A few incidents have occurred when radioactive material was disposed of improperly, shielding during transport was defective, or when it was simply abandoned or even stolen from a waste store. In the Soviet Union, waste stored in Lake Karachay was blown over the area during a dust storm after the lake had partly dried out. At Maxey Flat, a low-level radioactive waste facility located in Kentucky, containment trenches covered with dirt, instead of steel or cement, collapsed under heavy rainfall into the trenches and filled with water. The water that invaded the trenches became radioactive and had to be disposed of at the Maxey Flat facility itself. In other cases of radioactive waste accidents, lakes or ponds with radioactive waste accidentally overflowed into the rivers during exceptional storms. In Italy, several radioactive waste deposits let material flow into river water, thus contaminating water for domestic use. In France, in the summer of 2008 numerous incidents happened; in one, at the Areva plant in Tricastin, it was reported that during a draining operation, liquid containing untreated uranium overflowed out of a faulty tank and about 75 kg of the radioactive material seeped into the ground and, from there, into two rivers nearby; in another case, over 100 staff were contaminated with low doses of radiation.

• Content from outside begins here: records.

Context: an optimization exercise on an open-source flow, tuned for small area, a short achievable clock period and few clock cycles per item. The choices shown serve that exercise and are no tape-out recipe.
At most, simulation tests tie the RTL to the original design; equivalence was not proved.

==> inputs of umber <==
==> flow/design.v (excerpt) <==
module arr_multiplier_pipe #(
  parameter int INPUT_BIT_SIZE = 32,
  parameter int STAGES         = 4
) (
  input  logic                          Clk,
  input  logic                          Reset,
  input  logic                          InValid,
  output logic                          InReady,
  input  logic [INPUT_BIT_SIZE-1:0]     InA,
  input  logic [INPUT_BIT_SIZE-1:0]     InB,
  input  logic                          Signed,
  output logic                          OutValid,
  input  logic                          OutReady,
  output logic [2*INPUT_BIT_SIZE-1:0]   Out
);
Settings: LEC_CHECK=0, ABC_AREA=1, CAP_MARGIN=20, CORE_MARGIN=2, CORE_UTILIZATION=40, SLEW_MARGIN=20, SYNTH_HIERARCHICAL=1, SYNTH_MINIMUM_KEEP_SIZE=0; clock period 24.0 ns.
standard.sh (not shown) runs the stock make flow with config.mk's settings and CLKGATE_MAP_FILE= SYNTH_SCRIPT=/design/flow/synth_recipe.tcl, a recipe that flattens the netlist after the stock synthesis.
==> flow/flow/run.sh <==
#!/bin/bash
# The standard layout, with two changes to how it is made:
#  - the input and output ports get sky130_fd_sc_hd__buf_2 buffers instead of the
#    buffer the resizer picks on its own (a slow delay cell);
#  - the resizer's timing repair aims for SETUP_SLACK_MARGIN ns of setup slack, so it
#    works on the paths that set the achieved period, not only on violations.
# The clock period, SDC and every other setting are the standard flow's.
set -euo pipefail
export SETUP_SLACK_MARGIN=${SETUP_SLACK_MARGIN_OVERRIDE:-18.0}
export BUFFER_PORTS_ARGS="-buffer_cell sky130_fd_sc_hd__buf_2"
bash standard.sh > standard.log 2>&1
==> lagoon: changes against umber <==
CORE_UTILIZATION = 65   (was 40)
PLACE_DENSITY = 0.75   (was not set)
==> tundra: changes against umber <==
--- a/flow/design.v
+++ b/flow/design.v
@@ -43,34 +43,36 @@
   input  logic                          Signed,
   output logic                          OutValid,
   input  logic                          OutReady,
   output logic [2*INPUT_BIT_SIZE-1:0]   Out
 );
-  logic        en, o_en, i_rdy;
-  logic        r_vl, o_vl, q_vl;
-  logic [31:0] a, b;
+  logic        en, o_en, q_vl, q_vl2;
+  logic [63:0] q_q;
+  logic        r_vl, o_vl;
+  logic        m_vl;
+  logic [31:0] a;
+  logic [31:0] b;
   logic        s;
-  logic [63:0] prod, o_q, q_q;
-  logic m_vl;
+  logic [63:0] prod, o_q;
   assign en      = !q_vl;
   assign o_en    = !o_vl || OutReady;
-  assign InReady = i_rdy;
+  assign InReady = !q_vl2;
   always_ff @(posedge Clk or negedge Reset) begin
     if (!Reset) begin
       r_vl <= 1'b0;
-      m_vl <= 1'b0;
       o_vl <= 1'b0;
+      m_vl <= 1'b0;
       q_vl <= 1'b0;
-      i_rdy <= 1'b1;
+      q_vl2 <= 1'b0;
     end else begin
       if (en) begin
         r_vl <= InValid;
         m_vl <= r_vl;
       end
       if (o_en) o_vl <= q_vl || m_vl;
-      q_vl <= !o_en && (q_vl || m_vl);
-      i_rdy <= o_en || !(q_vl || m_vl);
+      q_vl  <= !o_en && (q_vl || m_vl);
+      q_vl2 <= (o_vl && !OutReady && q_vl) || (o_vl && !OutReady && m_vl);
     end
   end
   always_ff @(posedge Clk) begin
     if (en) begin
       a <= InA;
CTS_CLUSTER_DIAMETER = 100   (was not set)
CTS_CLUSTER_SIZE = 25   (was not set)
==> flow_metrics.tcl <==
set metrics [dict create \
    seq_area_frac_synth_pct 27.92 \
    syn_area_per_cell_um2 11.04 \
    r2r_slack_ns 18.09 \
    synth-xor-area-share_pct 14.60 \
    grt_max_degree 79 \
    tightest_slew_ns 1.055 \
    synthesis.area_um2 32580 \
    fin_area_um2 35640 \
    antenna_found_initial 0 \
    core_area_um2 80550 \
    num_vias 23760 \
    nonClkBufAreaFrac_pct 3.827 \
    firstDrtPassIters 5 \
    fill_cells 7508 \
    crit_start "i_rdy" \
    status "finished clean" \
    critPathArrivalTime_ns 1.21 \
    wl_per_cell_um 25.07 \
]
(the above is from umber)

Scavenging of abandoned radioactive material has been the cause of several other cases of radiation exposure, mostly in developing nations, which may have less regulation of dangerous substances (and sometimes less general education about radioactivity and its hazards) and a market for scavenged goods and scrap metal. The scavengers and those who buy the material are almost always unaware that the material is radioactive and it is selected for its aesthetics or scrap value. Irresponsibility on the part of the radioactive material's owners, usually a hospital, university or military, and the absence of regulation concerning radioactive waste, or a lack of enforcement of such regulations, have been significant factors in radiation exposures. For an example of an accident involving radioactive scrap originating from a hospital see the Goiânia accident.

Transportation accidents involving spent nuclear fuel from power plants are unlikely to have serious consequences due to the strength of the spent nuclear fuel shipping casks.

On 15 December 2011, top government spokesman Osamu Fujimura of the Japanese government admitted that nuclear substances were found in the waste of Japanese nuclear facilities. Although Japan did commit itself in 1977 to these inspections in the safeguard agreement with the IAEA, the reports were kept secret for the inspectors of the International Atomic Energy Agency. Japan did start discussions with the IAEA about the large quantities of enriched uranium and plutonium that were discovered in nuclear waste cleared away by Japanese nuclear operators. At the press conference Fujimura said: "Based on investigations so far, most nuclear substances have been properly managed as waste, and from that perspective, there is no problem in safety management," But according to him, the matter was at that moment still being investigated.